Josef Menčík (14 March 1870 – 19 November 1945) was a Czech chivalrist.

== Early life and Dobrš==
Menčík was born on 14 March 1870 in Dobrš, Bohemia, Austria-Hungary (today part of Drážov, Czech Republic). Contrary to popular belief, Menčík owed his descent to a farming family. As a teenager, he burnt down the local Dobrš pub out of anger. In 1911, Menčík bought the 14th-century Dobrš Fortress from the Schwarzenberg family, with the aim of restoration. He collected medieval artifacts related to chivalry, said to have come from France. His armour was from Germany. He lit his home exclusively with candles and torches. Menčík rode on horseback around his lands and village in armour, and he took an interest in educating young people about Czech history and the ideals of chivalry. He invited school excursions to his fortress.

== Late life ==
When German troops annexed the Sudetenland in October 1938, Menčík put on his armour, mounted his horse, and stood on the border road holding a halberd and sword to block an advancing Wehrmacht column. The German soldiers did not shoot at Menčík; assuming he was eccentric, they hesitated briefly before driving their armoured vehicles around him.

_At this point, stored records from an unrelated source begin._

Background: an optimization exercise with open tools, aiming at small area. Do not read the settings as production practice.
Function was checked by simulation only, so behaviour that the tests miss may differ from the original.
No activity file was given, so power comes from the tool's default toggle rates.

<file path="flow/flow/run.sh">
#!/bin/bash
# The standard layout (standard.sh) with these changes:
#  1. Synthesis runs the standard flow's own script, synth_recipe.tcl, except that Yosys's
#     extract_fa is skipped and the final ABC mapping uses flow/area.abc
#     (area mapping under a 3.4 ns delay target) instead of ORFS's script.
#     Registers, their names and cell types are those of the standard synthesis.
#  2. Every port is buffered with the smallest buffer, sky130_fd_sc_hd__buf_1.
set -euo pipefail
W=$PWD
cat > "$W/own_synth.tcl" <<EOS
yosys -import
proc extract_fa {args} { puts "extract_fa skipped: ABC maps the adders" }
proc abc {args} {
  set i [lsearch -exact \$args -script]
  if { \$i >= 0 } {
    set args [lreplace \$args [expr {\$i + 1}] [expr {\$i + 1}] $W/flow/area.abc]
  }
  puts "abc \$args"
  yosys abc {*}\$args
}
source $W/synth_recipe.tcl
EOS
sed "s#SYNTH_SCRIPT=[^ ]*#SYNTH_SCRIPT=$W/own_synth.tcl#" standard.sh > own_standard.sh
grep -q "SYNTH_SCRIPT=$W/own_synth.tcl" own_standard.sh
export BUFFER_PORTS_ARGS="-buffer_cell sky130_fd_sc_hd__buf_1"
export CTS_ARGS="-sink_clustering_enable -repair_clock_nets -sink_clustering_size 30 -sink_clustering_max_diameter 60 -buf_list sky130_fd_sc_hd__clkbuf_16 -dont_use_dummy_load"
bash own_standard.sh > flow.log 2>&1
</file>
<file path="flow/flow/area.abc">
strash
dc2
dch
map -D 3400
strash
dc2
dch
map -D 3400
buffer
upsize -D 3400
dnsize -D 3400
stime -p
</file>
<file path="flow/standard.sh">
#!/bin/bash
# synth_recipe.tcl (not shown) runs the flow's synth.tcl, then flattens the netlist and writes it again
# the make line also repeats each setting of config.mk as NAME=value (left out here)
make -C /OpenROAD-flow-scripts/flow DESIGN_CONFIG=/design/flow/config.mk WORK_HOME=/design/flow/orfs CLKGATE_MAP_FILE= SYNTH_SCRIPT=/design/flow/synth_recipe.tcl "${@:-finish}"
</file>
<file path="flow/config.mk">
export PLATFORM = sky130hd
export DESIGN_NAME = rx_adc_conditioner
export DESIGN_NICKNAME = rx_adc_conditioner
export VERILOG_FILES = /design/flow/design.v
export SDC_FILE = /design/flow/constraint.sdc
export NUM_CORES = 4
export LEC_CHECK = 0
export ABC_AREA = 1
export CAP_MARGIN = 20
export CORE_MARGIN = 2
export CORE_UTILIZATION = 55
export CTS_BUF_LIST = sky130_fd_sc_hd__clkbuf_16
export CTS_CLUSTER_DIAMETER = 60
export CTS_CLUSTER_SIZE = 30
export SLEW_MARGIN = 20
</file>
<file path="flow/constraint.sdc">
create_clock -name core_clock -period 5.5 [get_ports {clock}]
set_input_delay 1.1000 -clock core_clock [delete_from_list [all_inputs] [get_ports {clock}]]
set_output_delay 1.1000 -clock core_clock [all_outputs]
set_load 0.01 [all_outputs]
</file>
<file path="flow/design.v">
package rx_adc_conditioner_pkg;
    localparam int ADDR_W = 7;
    localparam int DATA_W = 32;
    localparam int ADC_W  = 12;
    localparam int SMP_W  = 16;
    localparam int NCH    = 4;
    localparam int DEF_ADDR_DC_OFFSET_CL_EN = 39;
    localparam int DEF_ADDR_ADC_OFFSET_0    = 10;
    localparam int DEF_ADDR_ADC_OFFSET_1    = 11;
    localparam int DEF_ADDR_ADC_OFFSET_2    = 12;
    localparam int DEF_ADDR_ADC_OFFSET_3    = 13;
    localparam int DEF_ADDR_RX_MUX          = 38;
    localparam int MUX_W           = 20;
    localparam int MUX_NUMCHAN_LSB = 0;
    localparam int MUX_NUMCHAN_W   = 3;
    localparam int MUX_REAL_BIT    = 3;
    localparam int MUX_DDC_LSB     = 4;
    localparam int MUX_DDC_W       = 4;
    function automatic logic [MUX_DDC_W-1:0] ddc_sel(
        input logic [MUX_W-1:0] mux,
        input int               n
    );
        ddc_sel = mux[MUX_DDC_LSB + MUX_DDC_W*n +: MUX_DDC_W];
    endfunction
endpackage
import rx_adc_conditioner_pkg::*;
module rx_setting_reg
#(
    parameter int ADDR  = 0,
    parameter int WIDTH = 32,
    parameter int LSB   = 0
) (
    input  logic              clock,
    input  logic              reset,
    input  logic [ADDR_W-1:0] serial_addr,
    input  logic [DATA_W-1:0] serial_data,
    input  logic              serial_strobe,
    output logic [WIDTH-1:0]  value
);
    logic hit;
    assign hit = serial_strobe && (serial_addr == ADDR_W'(ADDR));
    always_ff @(posedge clock) begin
        if (reset) begin
            value <= '0;
        end else if (hit) begin
            value <= serial_data[LSB +: WIDTH];
        end
    end
endmodule
import rx_adc_conditioner_pkg::*;
module rx_dc_corrector
(
    input  logic             clock,
    input  logic             reset,
    input  logic             en,
    input  logic             load,
    input  logic [SMP_W-1:0] preload,
    input  logic [ADC_W-1:0] adc,
    output logic [SMP_W-1:0] corr
);
    logic [15:0] lo, hm;
    logic        up, dn;
    logic        hs;
    logic [15:0] x;
    logic        rnd;
    assign x = {adc[ADC_W-1], adc, 3'b000};
    assign rnd = hs & (|lo);
    logic [3:0]  l0, l1;
    logic [1:0]  e0;
    assign e0 = up ? 2'd1 : dn ? 2'd3 : 2'd2;      
    assign l0 = {1'b0, ~hm[2:0]} + {2'b00, e0};
    assign l1 = {1'b0, ~hm[2:0]} + {2'b00, e0} - 4'd1;
    logic [3:0]  lsel;
    assign lsel = rnd ? l1 : l0;
    logic        t16;
    logic [12:0] corr_hi;
    rx_rca #(.W(13)) u_a1 (.a(x[15:3]), .b(~hm[15:3]), .cin(lsel[3]), .s(corr_hi), .cout(t16));
    assign corr = {corr_hi, lsel[2:0]};
    logic [15:0] cg, lo_n;
    logic        k16;
    assign cg = corr & {16{en}};
    rx_rca #(.W(16)) u_a2 (.a(lo), .b(cg), .cin(1'b0), .s(lo_n), .cout(k16));
    logic [16:0] m;
    logic [15:0] hm_n;
    assign m[0] = up | dn;
    for (genvar i = 0; i < 16; i++) begin : g_id
        assign m[i+1] = m[i] & (hm[i] ^ dn);
        assign hm_n[i] = hm[i] ^ m[i];
    end
    logic up_n, dn_n, hs_n;
    assign up_n = k16 & ~cg[15];
    assign dn_n = cg[15] & ~k16;
    logic hs_p, hs_z, hs_m;
    assign hs_p = hm_n[15];                            
    assign hs_z = hm_n[15] ^ (~|hm_n[14:0]);           
    assign hs_m = hm_n[15] ^ (~|hm_n[14:1]);           
    assign hs_n = up_n ? hs_p : dn_n ? hs_m : hs_z;
    logic set;
    assign set = load | reset;
    always_ff @(posedge clock) begin
        if (set) begin
            lo <= '0;
            hm <= preload;
            up <= 1'b1;
            dn <= 1'b0;
            hs <= preload[15];
        end else begin
            lo <= lo_n;
            hm <= hm_n;
            up <= up_n;
            dn <= dn_n;
            hs <= hs_n;
        end
    end
endmodule
module rx_rca
#(
    parameter int W = 16
) (
    input  logic [W-1:0] a,
    input  logic [W-1:0] b,
    input  logic         cin,
    output logic [W-1:0] s,
    output logic         cout
);
    logic [W-1:0] p, d;
    logic [W:0]   c;
    assign p = a ^ b;
    assign c[0] = cin;
    assign d[0] = cin;
    for (genvar i = 0; i < W; i++) begin : g_c
        assign c[i+1] = p[i] ? c[i] : a[i];
        if (i > 0) begin : g_d
            assign d[i] = ~(p[i-1] ? ~c[i-1] : ~a[i-1]);
        end
    end
    assign s = p ^ d;
    assign cout = c[W];
endmodule
import rx_adc_conditioner_pkg::*;
module rx_level_meter
(
    input  logic             clock,
    input  logic             clear,
    input  logic [ADC_W-1:0] adc,
    output logic [31:0]      rssi
);
    logic [20:0] level;
    logic [25:0] over;
    logic [10:0] mag;
    logic        flag;
    assign mag  = adc[ADC_W-1] ? ~adc[10:0] : adc[10:0];
    assign flag = &mag;
    assign rssi = {over[25:10], 5'd0, level[20:10]};
    logic [10:0] la, lb, lc, ls, lk;
    logic [10:0] lsum;
    assign la = level[10:0];
    assign lb = mag;
    assign lc = ~level[20:10];
    assign ls = la ^ lb ^ lc;
    assign lk = (la & lb) | (la & lc) | (lb & lc);
    logic [11:0] lx, ly;
    assign lx = {1'b0, ls};
    assign ly = {lk, 1'b0};
    logic lt11, lt12, lup, ldn;
    rx_rca #(.W(12)) u_la (.a(lx), .b(ly), .cin(1'b1), .s({lt11, lsum}), .cout(lt12));
    assign lup = lt12;                
    assign ldn = ~lt12 & ~lt11;       
    logic [9:0] lh, lh_n;
    logic [10:0] lci, lbi;
    assign lh = level[20:11];
    assign lci[0] = 1'b1;
    assign lbi[0] = 1'b1;
    for (genvar i = 0; i < 10; i++) begin : g_lid
        assign lci[i+1] = &lh[i:0];
        assign lbi[i+1] = ~|lh[i:0];
        assign lh_n[i] = lh[i] ^ ((lup & lci[i]) | (ldn & lbi[i]));
    end
    logic [15:0] osum;
    logic        ok16;
    rx_rca #(.W(16)) u_oa (.a(over[15:0]), .b(~over[25:10]), .cin(~flag), .s(osum), .cout(ok16));
    logic oup, odn;
    assign oup = ok16 & flag;
    assign odn = ~ok16 & ~flag;
    logic [9:0] oh, oh_n;
    logic [10:0] oci, obi;
    assign oh = over[25:16];
    assign oci[0] = 1'b1;
    assign obi[0] = 1'b1;
    for (genvar i = 0; i < 10; i++) begin : g_oid
        assign oci[i+1] = &oh[i:0];
        assign obi[i+1] = ~|oh[i:0];
        assign oh_n[i] = oh[i] ^ ((oup & oci[i]) | (odn & obi[i]));
    end
    always_ff @(posedge clock) begin
        if (clear) begin
            level <= '0;
            over  <= '0;
        end else begin
            level <= {lh_n, lsum};
            over  <= {oh_n, osum};
        end
    end
endmodule
import rx_adc_conditioner_pkg::*;
module rx_adc_conditioner
#(
    parameter int ADDR_DC_OFFSET_CL_EN = DEF_ADDR_DC_OFFSET_CL_EN,
    parameter int ADDR_ADC_OFFSET_0    = DEF_ADDR_ADC_OFFSET_0,
    parameter int ADDR_ADC_OFFSET_1    = DEF_ADDR_ADC_OFFSET_1,
    parameter int ADDR_ADC_OFFSET_2    = DEF_ADDR_ADC_OFFSET_2,
    parameter int ADDR_ADC_OFFSET_3    = DEF_ADDR_ADC_OFFSET_3,
    parameter int ADDR_RX_MUX          = DEF_ADDR_RX_MUX
) (
    input  logic              clock,
    input  logic              reset,
    input  logic              enable,
    input  logic [ADDR_W-1:0] serial_addr,
    input  logic [DATA_W-1:0] serial_data,
    input  logic              serial_strobe,
    input  logic [ADC_W-1:0]  rx_a_a,
    input  logic [ADC_W-1:0]  rx_b_a,
    input  logic [ADC_W-1:0]  rx_a_b,
    input  logic [ADC_W-1:0]  rx_b_b,
    output logic [31:0]       rssi_0,
    output logic [31:0]       rssi_1,
    output logic [31:0]       rssi_2,
    output logic [31:0]       rssi_3,
    output logic [SMP_W-1:0]  ddc0_in_i,
    output logic [SMP_W-1:0]  ddc0_in_q,
    output logic [SMP_W-1:0]  ddc1_in_i,
    output logic [SMP_W-1:0]  ddc1_in_q,
    output logic [SMP_W-1:0]  ddc2_in_i,
    output logic [SMP_W-1:0]  ddc2_in_q,
    output logic [SMP_W-1:0]  ddc3_in_i,
    output logic [SMP_W-1:0]  ddc3_in_q,
    output logic [3:0]        rx_numchan
);
    localparam int MQ_LSB = MUX_REAL_BIT;
    localparam int MQ_W   = MUX_W - MUX_REAL_BIT;
    logic [MUX_NUMCHAN_W-1:0]  numchan;
    logic [NCH-1:0]            dco_en;
    logic [NCH-1:0][ADC_W-1:0] adc;
    logic [NCH-1:0][SMP_W-1:0] corr;
    logic [NCH-1:0][SMP_W-1:0] corr_q;
    logic [NCH-1:0][31:0]      rssi;
    logic [MUX_W-1:0]          bus_q;
    logic                      mux_wr;
    logic [MQ_W-1:0]           mux_q;
    logic [NCH-1:0]            load;
    logic                      meter_clear;
    logic                      post_reset;
    assign meter_clear = reset || !enable || post_reset;
    rx_setting_reg #(.ADDR(ADDR_RX_MUX), .WIDTH(MUX_NUMCHAN_W), .LSB(MUX_NUMCHAN_LSB)) u_mux (
        .clock, .reset, .serial_addr, .serial_data, .serial_strobe,
        .value(numchan)
    );
    rx_setting_reg #(.ADDR(ADDR_DC_OFFSET_CL_EN), .WIDTH(NCH)) u_dco (
        .clock, .reset, .serial_addr, .serial_data, .serial_strobe,
        .value(dco_en)
    );
    always_ff @(posedge clock) begin
        bus_q <= serial_data[MUX_W-1:0];
    end
    always_ff @(posedge clock) begin
        if (reset) begin
            mux_wr <= 1'b0;
            load   <= '0;
        end else begin
            mux_wr  <= serial_strobe && (serial_addr == ADDR_W'(ADDR_RX_MUX));
            load[0] <= serial_strobe && (serial_addr == ADDR_W'(ADDR_ADC_OFFSET_0));
            load[1] <= serial_strobe && (serial_addr == ADDR_W'(ADDR_ADC_OFFSET_1));
            load[2] <= serial_strobe && (serial_addr == ADDR_W'(ADDR_ADC_OFFSET_2));
            load[3] <= serial_strobe && (serial_addr == ADDR_W'(ADDR_ADC_OFFSET_3));
        end
    end
    always_ff @(posedge clock) begin
        if (reset) begin
            mux_q <= '0;
        end else if (mux_wr) begin
            mux_q <= bus_q[MQ_LSB +: MQ_W];
        end
    end
    always_ff @(posedge clock) begin
        post_reset <= reset;
        adc[0] <= rx_a_a;
        adc[1] <= rx_b_a;
        adc[2] <= rx_a_b;
        adc[3] <= rx_b_b;
    end
    logic [SMP_W-1:0] preload;
    assign preload = reset ? '0 : bus_q[SMP_W-1:0];
    for (genvar n = 0; n < NCH; n++) begin : g_ch
        rx_dc_corrector u_dc (
            .clock, .reset, .en(dco_en[n]), .load(load[n]),
            .preload(preload), .adc(adc[n]), .corr(corr[n])
        );
        rx_level_meter u_lvl (
            .clock, .clear(meter_clear), .adc(adc[n]), .rssi(rssi[n])
        );
    end
    logic out_zero;
    always_ff @(posedge clock) begin
        corr_q   <= corr;
        out_zero <= reset || post_reset;
    end
    logic [NCH-1:0][SMP_W-1:0] ddc_i;
    logic [NCH-1:0][SMP_W-1:0] ddc_q;
    for (genvar d = 0; d < NCH; d++) begin : g_ddc
        logic [MUX_DDC_W-1:0] sel;
        logic [NCH-1:0]       oh_i, oh_q;
        assign sel = mux_q[MUX_DDC_LSB - MQ_LSB + MUX_DDC_W*d +: MUX_DDC_W];
        for (genvar k = 0; k < NCH; k++) begin : g_k
            assign oh_i[k] = !out_zero && (sel[1:0] == k);
            assign oh_q[k] = !out_zero && !mux_q[0] && (sel[3:2] == k);
        end
        assign ddc_i[d] = (corr_q[0] & {SMP_W{oh_i[0]}}) | (corr_q[1] & {SMP_W{oh_i[1]}})
                        | (corr_q[2] & {SMP_W{oh_i[2]}}) | (corr_q[3] & {SMP_W{oh_i[3]}});
        assign ddc_q[d] = (corr_q[0] & {SMP_W{oh_q[0]}}) | (corr_q[1] & {SMP_W{oh_q[1]}})
                        | (corr_q[2] & {SMP_W{oh_q[2]}}) | (corr_q[3] & {SMP_W{oh_q[3]}});
    end
    assign ddc0_in_i = ddc_i[0];
    assign ddc0_in_q = ddc_q[0];
    assign ddc1_in_i = ddc_i[1];
    assign ddc1_in_q = ddc_q[1];
    assign ddc2_in_i = ddc_i[2];
    assign ddc2_in_q = ddc_q[2];
    assign ddc3_in_i = ddc_i[3];
    assign ddc3_in_q = ddc_q[3];
    assign rssi_0 = rssi[0];
    assign rssi_1 = rssi[1];
    assign rssi_2 = rssi[2];
    assign rssi_3 = rssi[3];
    assign rx_numchan = {numchan, 1'b0};
endmodule
</file>
==> results of run 1 <==
-- flip-flops by register name, indices dropped and copies added (netlist names) --
register          count
adc                  48
bus_q                20
corr_q               64
g_ch.u_dc.dn          4
g_ch.u_dc.hm         64
g_ch.u_dc.hs          4
g_ch.u_dc.lo         64
g_ch.u_dc.up          4
g_ch.u_lvl.level     84
g_ch.u_lvl.over     104
load                  4
mux_q                17
mux_wr                1
out_zero              1
post_reset            1
u_dco.value           4
u_mux.value           3
-- metrics by stage --
step                cells  setup TNS [ns]  area, µm²  hold slack (ns)
finish               5003               0      31090           0.4407
global route         5002       -0.001818      31090           0.4692
CTS                  5002               0      31050           0.4381
detailed placement   4962               0      30050           0.4238
global placement     4962               0      30050           0.4210
floorplan            4094               0      28690           0.4004
-- layout make-up --
cell class,instances,area [µm²]
flip-flops and latches,491,9836
inverters,478,1795
multi-input cells,2949,16060
fillers,5010,20310
diodes,1,2.502
well taps,680,850.8
clock buffers,40,1001
repair buffers,364,1543
-- synthesized netlist by cell type (18+ instances only) --
library cell,number
o21ai_2,23
a22oi_1,185
nor4_1,18
o221ai_1,35
nand2_1,751
buf_4,92
inv_1,467
o21ai_0,253
o21ai_1,50
o22ai_1,64
nor2_1,377
a21oi_1,332
nor3_1,81
xor2_1,195
or2_2,77
xnor2_1,81
clkbuf_1,74
nand4_1,28
dfxtp_1,491
a21o_1,18
nand3_1,149
nand2_2,19
-- kinds of logic after synthesis --
group / after synthesis / synth area share
compound gates: 1068 / 0.2280
mux: 2 / 0.0007870
fa+ha+maj: 1 / 0.0003498
other cells: 1 / 0.0001311
buf+inv: 654 / 0.09944
simple gates: 1579 / 0.2422
xor+xnor: 278 / 0.08562
flops: 491 / 0.3435
-- final timing paths --
kind                            from              end  slack (ns)
hold reg to reg            bus_q[19]        mux_q[16]        0.44
hold / removal             bus_q[19]        mux_q[16]        0.44
setup / recovery  g_ch[1].u_dc.lo[9]  g_ch[1].u_dc.hs        0.57
setup reg to reg  g_ch[1].u_dc.lo[9]  g_ch[1].u_dc.hs        0.57
-- power groups by stage --
stage	clock network [W]	logic, W	registers, W
finish	0.00256	0.00490	0.00442
CTS	0.00261	0.00491	0.00439
global placement	0	0.00482	0.00447
floorplan	0	0.00415	0.00428
detailed placement	0	0.00489	0.00447
global route	0.00273	0.00564	0.00446
-- routing by layer --
layer | track usage | vias to the layer above | routed length (µm)
li1 | - | 14050 | -
met1 | 0.4220 | 12400 | 38070
met2 | 0.4913 | 965 | 37350
met3 | 0.05501 | 178 | 6274
met4 | 0.09675 | 2 | 2756
met5 | 0 | - | 11
-- what timing repair did --
item	in CTS	in global routing
setup endpoints to repair	0	27
hold endpoints to repair	0	0
hold buffers	0	0
resized for setup	0	10
-- worst register-to-register path: cells and delay by family (launching register included) --
kind | cells | cell delay, ns
compound gates | 11 | 1.61
flops | 1 | 0.35
xor+xnor | 1 | 0.27
simple gates | 23 | 2.61
==> impl_metrics.env, run 1 <==
export IMPL_p_switching_w=0.004955
export IMPL_p_int_w=0.006916
export IMPL_avgViaCountPerCell=5.516
export IMPL_final_common_cell="nand2_1"
export IMPL_crit_arrival_ns=5.40
export IMPL_switching_share=0.4174
export IMPL_drcViolationCount=0
export IMPL_place_gp_congestion=0.9895
export IMPL_areaGrowthSynthToFinish_pct=8.658
export IMPL_io_pins=351
export IMPL_grt_max_degree=60
export IMPL_initial_utilization=0.5566
export IMPL_async_flop_share=0
export IMPL_worstSetupEndpointType="flop"
export IMPL_antenna_left=0
export IMPL_leakage_nw=12.91
export IMPL_maxCapViolations=0
export IMPL_dp_hpwl_mm=64.54
export IMPL_place_ws_ns=0.4029
export IMPL_clkSlewWorstSetupHoldPaths_ns=0.09
export IMPL_first_iter_violations=2491
export IMPL_num_vias=27600
export IMPL_yosysTopAreaCellShare=0.3435
export IMPL_die_area_um2=53870
export IMPL_cts_sinks=491
export IMPL_clkPwrFrac=0.215
export IMPL_slowest_delay_ns=0.36
export IMPL_clockBufferDepth=3
export IMPL_setup_viol=0
export IMPL_dieHeight_um=232.1
export IMPL_crit_path_max_fanout=4
export IMPL_worstSetupPathDepth=35
export IMPL_syn_inst=4074
export IMPL_htreeDepth=2
export IMPL_io_buffers=317
export IMPL_irDropWorstVdd_uv=508.4
export IMPL_cts_buffers=40
export IMPL_avgRoutedWirePerCell_um=16.88
export IMPL_ys_seq_area_frac=0.3435
export IMPL_clock_skew_ns=0.05785
export IMPL_post_cts_buffers=0
export IMPL_pwr_share_seq=0.372
export IMPL_grt_pass1_vias=24790
export IMPL_synth_enable_flop_cells=0
export IMPL_syn_area_per_cell_um2=7.023
export IMPL_cts_tree="yes"
export IMPL_status="finished clean"
export IMPL_cp_num_buf_inv=0
export IMPL_slew_viol_final=0
export IMPL_yosysTopAreaCell="dfxtp_1"
export IMPL_cpMostUsedCell="nand2_1"
export IMPL_cp_start_kind="flop"
export IMPL_synthTopCellsByArea="dfxtp_1 (34%), nand2_1 (9.9%), inv_1 (6.1%), xor2_1 (6.0%), a21oi_1 (5.8%)"
export IMPL_synth_seq_cells=491
export IMPL_min_period_ns=4.934
export IMPL_post_route_period_util=0.8971
export IMPL_clk_latency_ns=0.59
export IMPL_worstHoldPathType="reg2reg"
export IMPL_fin_nets=4415
export IMPL_synth_top_flop_cell="dfxtp_1"
export IMPL_setup_slack_ns=0.5658
export IMPL_critPathSlowestCell="nor4_2"
export IMPL_final_util=0.6048
export IMPL_firstDrtPassIters=6
export IMPL_grt_overflow_total=0
export IMPL_cp_top_family="simple AND/OR/NAND/NOR gates"
export IMPL_finalHoldViolations=0
export IMPL_totalWireLength_mm=84.46
export IMPL_min_path_cells=2
export IMPL_synth_cell_types=73
export IMPL_crit_required_ns=5.96
export IMPL_syn_area_um2=28610
export IMPL_grt_usage=0.3079
export IMPL_row_count=83
export IMPL_crit_type="reg2reg"
export IMPL_yosys_warnings=5
export IMPL_rr_worst_depth=35
export IMPL_core_um2=51410
export IMPL_tightest_slew_ns=0.9917
export IMPL_fmax_ghz=0.2027
export IMPL_antenna_found_initial=2
export IMPL_comb_power_share=0.413
export IMPL_slew_headroom=0.3380
export IMPL_p_per_area_nw_per_um2=381.8
export IMPL_layout_common_cells="nand2_1 (751), dfxtp_1 (488), inv_1 (466)"
export IMPL_power_w=0.01187
export IMPL_die_w_um=232.1
export IMPL_root_buffer="clkbuf_16"
export IMPL_grt_pass1_wl_mm=132.4
export IMPL_final_layout_size_suffix_gt1_frac=0.06640
==> inputs of run 2 (changes only) <==
==> flow/flow/area.abc (replaced) <==
strash
&get -n
&fraig -x
&put
scorr
dc2
dch
map -D 3400
strash
dc2
dch
map -D 3400
buffer
upsize -D 3400
dnsize -D 3400
stime -p
==> run 2 against run 1 <==
Net effect:
- area after synthesis down 0.34%
- final cell count decreased by 1.3%
- flip-flop and latch count unchanged
- die area is 0.33% lower
- worst setup slack got worse by 0.031 ns
- critical path depth shrank 4
- wire length up 3.3%
- fmax down 0.62%
- worst hold slack got worse by 0.0037 ns
- largest cell class unchanged
- largest power group unchanged
- highest routed layer is now met4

Because his stand was viewed as a harmless curiosity rather than active military resistance, Menčík was allowed to return to Dobrš Fortress, where he lived unmolested throughout the German occupation of Czechoslovakia. Following the arrival of the Soviet Red Army and the end of World War II in May 1945, the country entered the Soviet sphere of influence. In the immediate postwar transition, the newly installed authorities initiated a broad nationalisation of private property. Menčík was forced to vacate Dobrš Fortress and relocate to his son's home. The fortress, though still legally owned by Menčík, was expropriated by the state. Menčík died shortly thereafter on 19 November 1945 in Buzičky (a tiny hamlet within Buzice) at the age of 75.

== Legacy ==
In Czech media, he has been given the epithet "the Czech Don Quixote". Oral myths in the Czech Republic are widespread, including that he directly fought tanks and that he came from a long and ancient noble line. He has also been given the nicknames "Bearded Father" and "The Last Knight".